6 releases

0.2.3 Feb 27, 2024
0.2.2 Oct 27, 2023
0.2.1 Sep 25, 2023
0.2.0 Apr 27, 2023
0.1.1 Mar 4, 2023

#13 in #capacity

Download history 128/week @ 2024-02-22 44/week @ 2024-02-29 15/week @ 2024-03-07 14/week @ 2024-03-14 14/week @ 2024-03-28 6/week @ 2024-04-04 42/week @ 2024-04-18

62 downloads per month
Used in 2 crates

Apache-2.0

205KB
3K SLoC

Store abstraction for flash storage

Specification

The store provides a partial function from keys to values on top of a storage interface. The store total capacity depends on the size of the storage. Store updates may be bundled in transactions. Mutable operations are atomic, including when interrupted.

The store is flash-efficient in the sense that it uses the storage lifetime efficiently.
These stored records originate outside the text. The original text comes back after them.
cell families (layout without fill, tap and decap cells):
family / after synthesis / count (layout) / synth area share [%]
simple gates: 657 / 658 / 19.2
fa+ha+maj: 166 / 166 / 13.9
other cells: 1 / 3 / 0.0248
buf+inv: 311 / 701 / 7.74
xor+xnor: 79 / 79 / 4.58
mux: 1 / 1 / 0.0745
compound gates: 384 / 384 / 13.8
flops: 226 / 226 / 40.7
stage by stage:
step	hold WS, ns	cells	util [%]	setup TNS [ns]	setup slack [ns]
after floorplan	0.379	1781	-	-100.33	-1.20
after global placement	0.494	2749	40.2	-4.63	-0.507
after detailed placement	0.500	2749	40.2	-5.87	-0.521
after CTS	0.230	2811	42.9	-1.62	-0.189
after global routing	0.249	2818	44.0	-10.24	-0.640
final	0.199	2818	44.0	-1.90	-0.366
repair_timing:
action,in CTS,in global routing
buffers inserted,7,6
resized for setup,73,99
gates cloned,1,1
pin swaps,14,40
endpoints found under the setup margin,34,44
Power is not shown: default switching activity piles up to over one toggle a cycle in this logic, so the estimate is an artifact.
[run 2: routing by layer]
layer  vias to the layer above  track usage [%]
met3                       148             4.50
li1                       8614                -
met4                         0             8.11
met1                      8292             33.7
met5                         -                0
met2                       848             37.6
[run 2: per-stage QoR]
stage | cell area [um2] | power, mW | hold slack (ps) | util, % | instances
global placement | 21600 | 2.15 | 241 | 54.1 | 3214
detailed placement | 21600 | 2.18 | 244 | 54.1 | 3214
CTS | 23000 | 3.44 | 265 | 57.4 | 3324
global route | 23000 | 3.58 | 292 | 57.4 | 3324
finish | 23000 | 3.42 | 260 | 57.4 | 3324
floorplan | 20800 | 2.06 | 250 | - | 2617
===== src/sv/dfed_pkg.sv =====
// Package for the DALI frame event decoder.
// Field widths, code enums and the result struct; no dependencies.
package dfed_pkg;

  localparam int unsigned FrameBitsW  = 6;
  localparam int unsigned FrameDataW  = 32;
  localparam int unsigned AddrW       = 6;
  localparam int unsigned PayloadW    = 10;
  localparam int unsigned MaskW       = 5;
  localparam int unsigned Field5W     = 5;

  localparam logic [FrameBitsW-1:0] LenForward = 6'd16;
  localparam logic [FrameBitsW-1:0] LenEvent   = 6'd24;

  localparam logic [10:0] PowerTag    = 11'h7F7;
  localparam logic [7:0]  ShortMax    = 8'h7F;
  localparam logic [7:0]  GroupMax    = 8'h9F;
  localparam logic [7:0]  BcastLow    = 8'hFE;

  localparam logic [MaskW-1:0] MaskDevice    = 5'h01;
  localparam logic [MaskW-1:0] MaskGroup     = 5'h02;
  localparam logic [MaskW-1:0] MaskDevInst   = 5'h09;
  localparam logic [MaskW-1:0] MaskDevType   = 5'h05;
  localparam logic [MaskW-1:0] MaskGrpType   = 5'h06;
  localparam logic [MaskW-1:0] MaskInstance  = 5'h0C;
  localparam logic [MaskW-1:0] MaskInstGroup = 5'h16;

  typedef enum logic [1:0] {
    FK_INVALID = 2'd0,
    FK_FORWARD = 2'd1,
    FK_EVENT   = 2'd2,
    FK_POWER   = 2'd3
  } frm_kind_e;

  typedef enum logic [1:0] {
    AK_NONE  = 2'd0,
    AK_SHORT = 2'd1,
    AK_GROUP = 2'd2,
    AK_BCAST = 2'd3
  } addr_kind_e;

  typedef enum logic [2:0] {
    SS_NONE       = 3'd0,
    SS_DEVICE     = 3'd1,
    SS_DEV_INST   = 3'd2,
    SS_DEV_GROUP  = 3'd3,
    SS_INSTANCE   = 3'd4,
    SS_INST_GROUP = 3'd5,
    SS_POWER      = 3'd6
  } src_scheme_e;

  typedef struct packed {
    logic                status;
    frm_kind_e           frm_kind;
    addr_kind_e          adr_kind;
    logic [AddrW-1:0]    target_address;
    logic                selector_bit;
    logic [PayloadW-1:0] payload;
    src_scheme_e         source_scheme;
    logic [MaskW-1:0]    present_mask;
    logic [AddrW-1:0]    source_address;
    logic [Field5W-1:0]  source_group;
    logic [Field5W-1:0]  inst_type;
    logic [Field5W-1:0]  instance_number;
  } result_t;

endpackage


===== src/sv/dfed_if.sv =====
// Valid/ready channel interfaces for frames in and decode results out.
// Depends on dfed_pkg for field widths.
interface dfed_frame_if;
  import dfed_pkg::*;

  logic                  valid;
  logic                  ready;
  logic [FrameBitsW-1:0] frame_bits;
  logic [FrameDataW-1:0] frame_data;

  modport source (output valid, output frame_bits, output frame_data, input ready);
  modport sink   (input valid, input frame_bits, input frame_data, output ready);
endinterface

interface dfed_result_if;
  import dfed_pkg::*;

  logic                valid;
  logic                ready;
  logic                status;
  logic [1:0]          frm_kind;
  logic [1:0]          adr_kind;
  logic [AddrW-1:0]    target_address;
  logic                selector_bit;
  logic [PayloadW-1:0] payload;
  logic [2:0]          source_scheme;
  logic [MaskW-1:0]    present_mask;
  logic [AddrW-1:0]    source_address;
  logic [Field5W-1:0]  source_group;
  logic [Field5W-1:0]  inst_type;
  logic [Field5W-1:0]  instance_number;

  modport source (
    output valid, output status, output frm_kind, output adr_kind,
    output target_address, output selector_bit, output payload, output source_scheme,
    output present_mask, output source_address, output source_group,
    output inst_type, output instance_number, input ready
  );
  modport sink (
    input valid, input status, input frm_kind, input adr_kind,
    input target_address, input selector_bit, input payload, input source_scheme,
    input present_mask, input source_address, input source_group,
    input inst_type, input instance_number, output ready
  );
endinterface


===== src/sv/dali_frame_event_decoder.sv =====
// Top level of the DALI frame event decoder: input register, decode, result register.
// Depends on dfed_pkg, dfed_if and dfed_decode.
//
// Usage:
//   frame_i carries one received frame (length in bits, right-aligned data);
//   result_o carries one classification per frame, in order.
//   A frame transfer registers the frame; from the input register it is decoded
//   and loaded into the result register once that register is free, and the
//   result is valid from that load until it transfers on result_o.
//   Both stages advance in the same cycle, so one frame per cycle is taken
//   as long as results are taken at that rate.
//   Throughput is one frame per cycle unless result_o stalls, set by the two register stages.
//   When result_o stalls, the result register holds and the input register
//   still takes one more frame; ready on frame_i drops only once both are full.
//   Reset empties both stages; no result is valid after reset.
//   Invalid frames give status 1 with every other field zero.
module dali_frame_event_decoder (
  input  logic                 clk_i,
  input  logic                 rst_ni,
  dfed_frame_if.sink           frame_i,
  dfed_result_if.source        result_o
);
  import dfed_pkg::*;

  logic                  in_vld_q;
  logic [FrameBitsW-1:0] in_bits_q;
  logic [FrameDataW-1:0] in_data_q;
  logic                  out_vld_q;
  result_t               out_q;
  result_t               dec_res;
  logic                  out_load;
  logic                  out_free;
  logic                  in_take;

  assign out_free = !out_vld_q || result_o.ready;
  assign out_load = in_vld_q && out_free;
  assign frame_i.ready = !in_vld_q || out_free;
  assign in_take = frame_i.valid && frame_i.ready;

  always_ff @(posedge clk_i or negedge rst_ni) begin
    if (!rst_ni) begin
      in_vld_q <= 1'b0;
    end else if (frame_i.ready) begin
      in_vld_q <= frame_i.valid;
    end
  end

  always_ff @(posedge clk_i) begin
    if (in_take) begin
      in_bits_q <= frame_i.frame_bits;
      in_data_q <= frame_i.frame_data;
    end
  end

  dfed_decode u_decode (
    .frame_bits_i (in_bits_q),
    .frame_data_i (in_data_q),
    .result_o     (dec_res)
  );

  always_ff @(posedge clk_i or negedge rst_ni) begin
    if (!rst_ni) begin
      out_vld_q <= 1'b0;
    end else if (out_free) begin
      out_vld_q <= in_vld_q;
    end
  end

  always_ff @(posedge clk_i) begin
    if (out_load) begin
      out_q <= dec_res;
    end
  end

  assign result_o.valid           = out_vld_q;
  assign result_o.status          = out_q.status;
  assign result_o.frm_kind        = out_q.frm_kind;
  assign result_o.adr_kind        = out_q.adr_kind;
  assign result_o.target_address  = out_q.target_address;
  assign result_o.selector_bit    = out_q.selector_bit;
  assign result_o.payload         = out_q.payload;
  assign result_o.source_scheme   = out_q.source_scheme;
  assign result_o.present_mask    = out_q.present_mask;
  assign result_o.source_address  = out_q.source_address;
  assign result_o.source_group    = out_q.source_group;
  assign result_o.inst_type       = out_q.inst_type;
  assign result_o.instance_number = out_q.instance_number;

`ifndef SYNTHESIS
  a_invalid_zero: assert property (@(posedge clk_i) disable iff (!rst_ni)
    out_vld_q && out_q.status |->
      out_q.frm_kind == FK_INVALID && out_q.source_scheme == SS_NONE &&
      out_q.payload == '0 && out_q.present_mask == '0)
    else $error("invalid result carries nonzero fields");

  a_ok_has_kind: assert property (@(posedge clk_i) disable iff (!rst_ni)
    out_vld_q && !out_q.status |-> out_q.frm_kind != FK_INVALID)
    else $error("ok result without a frame kind");

  a_forward_no_scheme: assert property (@(posedge clk_i) disable iff (!rst_ni)
    out_vld_q && out_q.frm_kind == FK_FORWARD |->
      out_q.source_scheme == SS_NONE && out_q.present_mask == '0)
    else $error("forward frame reports an event source");

  a_stage_advance: assert property (@(posedge clk_i) disable iff (!rst_ni)
    out_load |=> out_vld_q)
    else $error("decoded frame lost between stages");
`endif

endmodule


===== src/sv/dfed_decode.sv =====
// Combinational classifier for one DALI frame: forward, input event or power notice.
// Depends on dfed_pkg for codes and the result struct.
module dfed_decode (
  input  logic [dfed_pkg::FrameBitsW-1:0] frame_bits_i,
  input  logic [dfed_pkg::FrameDataW-1:0] frame_data_i,
  output dfed_pkg::result_t               result_o
);
  import dfed_pkg::*;

  logic [7:0]  abyte;
  logic [4:0]  hi5;
  logic [5:0]  hi6;
  logic [4:0]  mid5;
  logic [4:0]  pwr_grp;
  logic [5:0]  pwr_adr;
  logic        b23, b22, b15;
  logic        ok;
  result_t     res;

  assign abyte   = frame_data_i[15:8];
  assign hi6     = frame_data_i[22:17];
  assign hi5     = frame_data_i[21:17];
  assign mid5    = frame_data_i[14:10];
  assign pwr_grp = frame_data_i[11:7];
  assign pwr_adr = frame_data_i[5:0];
  assign b23     = frame_data_i[23];
  assign b22     = frame_data_i[22];
  assign b15     = frame_data_i[15];

  always_comb begin
    res = '0;
    ok  = 1'b1;
    if (frame_bits_i == LenForward) begin
      res.frm_kind     = FK_FORWARD;
      res.selector_bit = abyte[0];
      res.payload      = {2'b00, frame_data_i[7:0]};
      if (frame_data_i[31:16] != '0) begin
        ok = 1'b0;
      end else if (abyte >= BcastLow) begin
        res.adr_kind = AK_BCAST;
      end else if (abyte <= ShortMax) begin
        res.adr_kind       = AK_SHORT;
        res.target_address = abyte[6:1];
      end else if (abyte <= GroupMax) begin
        res.adr_kind       = AK_GROUP;
        res.target_address = {2'b00, abyte[4:1]};
      end else begin
        ok = 1'b0;
      end
    end else if (frame_bits_i == LenEvent) begin
      if (frame_data_i[31:24] != '0 || frame_data_i[16]) begin
        ok = 1'b0;
      end else if (frame_data_i[23:13] == PowerTag) begin
        res.frm_kind      = FK_POWER;
        res.source_scheme = SS_POWER;
        if ((!frame_data_i[12] && pwr_grp != '0) || (!frame_data_i[6] && pwr_adr != '0)) begin
          ok = 1'b0;
        end
        if (frame_data_i[12]) begin
          res.present_mask = res.present_mask | MaskGroup;
          res.source_group = pwr_grp;
        end
        if (frame_data_i[6]) begin
          res.present_mask   = res.present_mask | MaskDevice;
          res.source_address = pwr_adr;
        end
      end else begin
        res.frm_kind = FK_EVENT;
        res.payload  = frame_data_i[PayloadW-1:0];
        if (!b23 && !b15) begin
          res.source_scheme  = SS_DEVICE;
          res.present_mask   = MaskDevType;
          res.source_address = hi6;
          res.inst_type      = mid5;
        end else if (!b23) begin
          res.source_scheme   = SS_DEV_INST;
          res.present_mask    = MaskDevInst;
          res.source_address  = hi6;
          res.instance_number = mid5;
        end else if (!b22 && !b15) begin
          res.source_scheme = SS_DEV_GROUP;
          res.present_mask  = MaskGrpType;
          res.source_group  = hi5;
          res.inst_type     = mid5;
        end else if (!b22) begin
          res.source_scheme   = SS_INSTANCE;
          res.present_mask    = MaskInstance;
          res.inst_type       = hi5;
          res.instance_number = mid5;
        end else if (!b15) begin
          res.source_scheme = SS_INST_GROUP;
          res.present_mask  = MaskInstGroup;
          res.source_group  = hi5;
          res.inst_type     = mid5;
        end else begin
          ok = 1'b0;
        end
      end
    end else begin
      ok = 1'b0;
    end

    if (!ok) begin
      res        = '0;
      res.status = 1'b1;
    end
    result_o = res;
  end

endmodule


===== src/flat_wrapper.sv =====
// flat-port wrapper written by rule: the top's interface ports become plain ports
module dali_frame_event_decoder_flat import dfed_pkg::*;
  (clk_i, rst_ni, frame_i_valid, frame_i_frame_bits, frame_i_frame_data, frame_i_ready, result_o_valid, result_o_status, result_o_frm_kind, result_o_adr_kind, result_o_target_address, result_o_selector_bit, result_o_payload, result_o_source_scheme, result_o_present_mask, result_o_source_address, result_o_source_group, result_o_inst_type, result_o_instance_number, result_o_ready);
  dfed_frame_if frame_i_i ();
  dfed_result_if result_o_i ();
  input  logic clk_i;
  input  logic rst_ni;
  input wire logic [$bits(frame_i_i.valid)-1:0] frame_i_valid;
  input wire logic [$bits(frame_i_i.frame_bits)-1:0] frame_i_frame_bits;
  input wire logic [$bits(frame_i_i.frame_data)-1:0] frame_i_frame_data;
  output wire logic [$bits(frame_i_i.ready)-1:0] frame_i_ready;
  output wire logic [$bits(result_o_i.valid)-1:0] result_o_valid;
  output wire logic [$bits(result_o_i.status)-1:0] result_o_status;
  output wire logic [$bits(result_o_i.frm_kind)-1:0] result_o_frm_kind;
  output wire logic [$bits(result_o_i.adr_kind)-1:0] result_o_adr_kind;
  output wire logic [$bits(result_o_i.target_address)-1:0] result_o_target_address;
  output wire logic [$bits(result_o_i.selector_bit)-1:0] result_o_selector_bit;
  output wire logic [$bits(result_o_i.payload)-1:0] result_o_payload;
  output wire logic [$bits(result_o_i.source_scheme)-1:0] result_o_source_scheme;
  output wire logic [$bits(result_o_i.present_mask)-1:0] result_o_present_mask;
  output wire logic [$bits(result_o_i.source_address)-1:0] result_o_source_address;
  output wire logic [$bits(result_o_i.source_group)-1:0] result_o_source_group;
  output wire logic [$bits(result_o_i.inst_type)-1:0] result_o_inst_type;
  output wire logic [$bits(result_o_i.instance_number)-1:0] result_o_instance_number;
  input wire logic [$bits(result_o_i.ready)-1:0] result_o_ready;
  assign frame_i_i.valid = frame_i_valid;
  assign frame_i_i.frame_bits = frame_i_frame_bits;
  assign frame_i_i.frame_data = frame_i_frame_data;
  assign frame_i_ready = frame_i_i.ready;
  assign result_o_valid = result_o_i.valid;
  assign result_o_status = result_o_i.status;
  assign result_o_frm_kind = result_o_i.frm_kind;
  assign result_o_adr_kind = result_o_i.adr_kind;
  assign result_o_target_address = result_o_i.target_address;
  assign result_o_selector_bit = result_o_i.selector_bit;
  assign result_o_payload = result_o_i.payload;
  assign result_o_source_scheme = result_o_i.source_scheme;
  assign result_o_present_mask = result_o_i.present_mask;
  assign result_o_source_address = result_o_i.source_address;
  assign result_o_source_group = result_o_i.source_group;
  assign result_o_inst_type = result_o_i.inst_type;
  assign result_o_instance_number = result_o_i.instance_number;
  assign result_o_i.ready = result_o_ready;
  dali_frame_event_decoder u_core (.clk_i(clk_i), .rst_ni(rst_ni), .frame_i(frame_i_i), .result_o(result_o_i));
endmodule

===== config.mk =====
export PLATFORM = sky130hd
export DESIGN_NAME = dali_frame_event_decoder_flat
export DESIGN_NICKNAME = d
export VERILOG_FILES = /design/src/sv/dfed_pkg.sv /design/src/sv/dfed_if.sv /design/src/sv/dali_frame_event_decoder.sv /design/src/sv/dfed_decode.sv /design/src/flat_wrapper.sv
export SDC_FILE = /design/constraint.sdc
export NUM_CORES = 1
export LEC_CHECK = 0
export BUFFER_PORTS_ARGS = -buffer_cell sky130_fd_sc_hd__buf_2
export CAP_MARGIN = 5
export CORE_MARGIN = 2
export CORE_UTILIZATION = 57
export CTS_CLUSTER_SIZE = 25
export DETAILED_ROUTE_END_ITERATION = 10
export GPL_ROUTABILITY_DRIVEN = 1
export PLACE_DENSITY = 0.82
export SLEW_MARGIN = 20
export SYNTH_ARGS = -nofsm -noshare
export SYNTH_HDL_FRONTEND = slang
export SYNTH_HIERARCHICAL = 1
export SYNTH_SLANG_ARGS = --single-unit

===== constraint.sdc =====
create_clock -name clk_i -period 3.6 [get_ports clk_i]
set_input_delay 0.72 -clock clk_i [delete_from_list [all_inputs] [get_ports clk_i]]
set_output_delay 0.72 -clock clk_i [all_outputs]
set_load 0.01 [all_outputs]

* Word level (Yosys, flattened, before mapping)
Cells that the tools add are included.
Storage, ports and cells: flip-flop bits (word level) 91, input bits 42, output and inout bits 53, logic and storage cells 107
Operators by class: order comparisons 3, eq/ne operators 3, multiplexer cells 52, bitwise logic cells 3, reduce and logical (&&, ||, !) cells 27
Operator list (number):
- $mux 39 | 2
- $mux 10 | 6
- $mux 8 | 7
- $mux 51 | 1
- $mux 5 | 9
- $mux 29 | 1
- $mux 19 | 1
- $reduce_bool 16->1 | 1
- $mux 1 | 15
- $mux 14 | 1
- $eq 6x5->1 const B | 2
- $mux 6 | 2
- $eq 11x11->1 const B | 1
- $mux 2 | 5
- $mux 9 | 1
- $ge 8x8->1 const B | 1
- $le 8x7->1 const B | 1
- $le 8x8->1 const B | 1
- $reduce_bool 8->1 | 1
- $reduce_or 4->1 | 2
- $logic_not 1->1 | 7
- $mux 7 | 1
- $logic_and 1x1->1 | 6
- $reduce_bool 6->1 | 1
- 7 further kinds | 12

* Longest topological paths before layout
word-level depth 11, gate-level depth with buffers 6, depth with buffers taken out 6

* Modules after synthesis
The synthesis kept the hierarchy.
By module, submodules not included:
- dali_frame_event_decoder | instances 1, cells an instance 97, area each 2776.4 um^2, sequential area each 2722.6 um^2
- dfed_decode | instances 1, cells an instance 155, area each 962.2 um^2, sequential area each 0.0 um^2

* Worst setup path after synthesis
OpenSTA, ideal clock, no wires.
path kind input to register, start point input result_o_ready, end point register u_core.out_q, in the netlist u_core/result_o.adr_kind[0], enable pin, setup time 0.414 ns, arrival 2.049 ns, required time 3.186 ns, path slack 1.137 ns, stages on the path 2, path buffers 0, cells stage by stage nand2b_1 -> and2_1
Between the ends: longest elaborated chain between the ends 2
RTL lines:
- from (decl) | RTL line flat_wrapper.sv:25 | input wire logic [$bits(result_o_i.ready)-1:0] result_o_ready;
- $logic_or 1x1->1 | RTL line dali_frame_event_decoder.sv:35 | assign out_free = !out_vld_q || result_o.ready;
- $logic_and 1x1->1 | RTL line dali_frame_event_decoder.sv:36 | assign out_load = in_vld_q && out_free;
- via u_core.out_load | RTL line dali_frame_event_decoder.sv:31 | logic out_load;
- to (signal assigned) | RTL line dali_frame_event_decoder.sv:71 | out_q <= dec_res;
- to (decl) | RTL line dali_frame_event_decoder.sv:29 | result_t out_q;
The timed path passes the listed nets, and every way through them passes these cells. A chain may end at the register's enable or synchronous reset.

* Final worst setup path
start point register u_core.in_data_q[15], end point register u_core.out_q, in the netlist u_core/result_o.instance_number[1] (data pin)
Between the ends: longest elaborated chain between the ends 11, elaborated cells on any way between the ends 24, those cells by class order compare (3); eq/ne (1); mux (15); bitwise (1); reduce/logical (4)
RTL lines:
- from (decl) | RTL line dali_frame_event_decoder.sv:27 | logic [FrameDataW-1:0] in_data_q;
- from (signal assigned) | RTL line dali_frame_event_decoder.sv:51 | in_data_q <= frame_i.frame_data;
- branches (longest 11 deep; another with $le 8x8->1)
Several ways; the timed one is not identified.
For each page, all words are written at least once between erase cycles and all erase cycles are used. However, not all written words are user content: Lifetime is also consumed with metadata and compaction.

The store is extendable with other entries than key-values. It is essentially a framework providing access to the storage lifetime. The partial function is simply the most common usage and can be used to encode other usages.

Definitions

An entry is a pair of a key and a value. A key is a number between 0 and 4095. A value is a byte slice with a length between 0 and 1023 bytes (for large enough pages).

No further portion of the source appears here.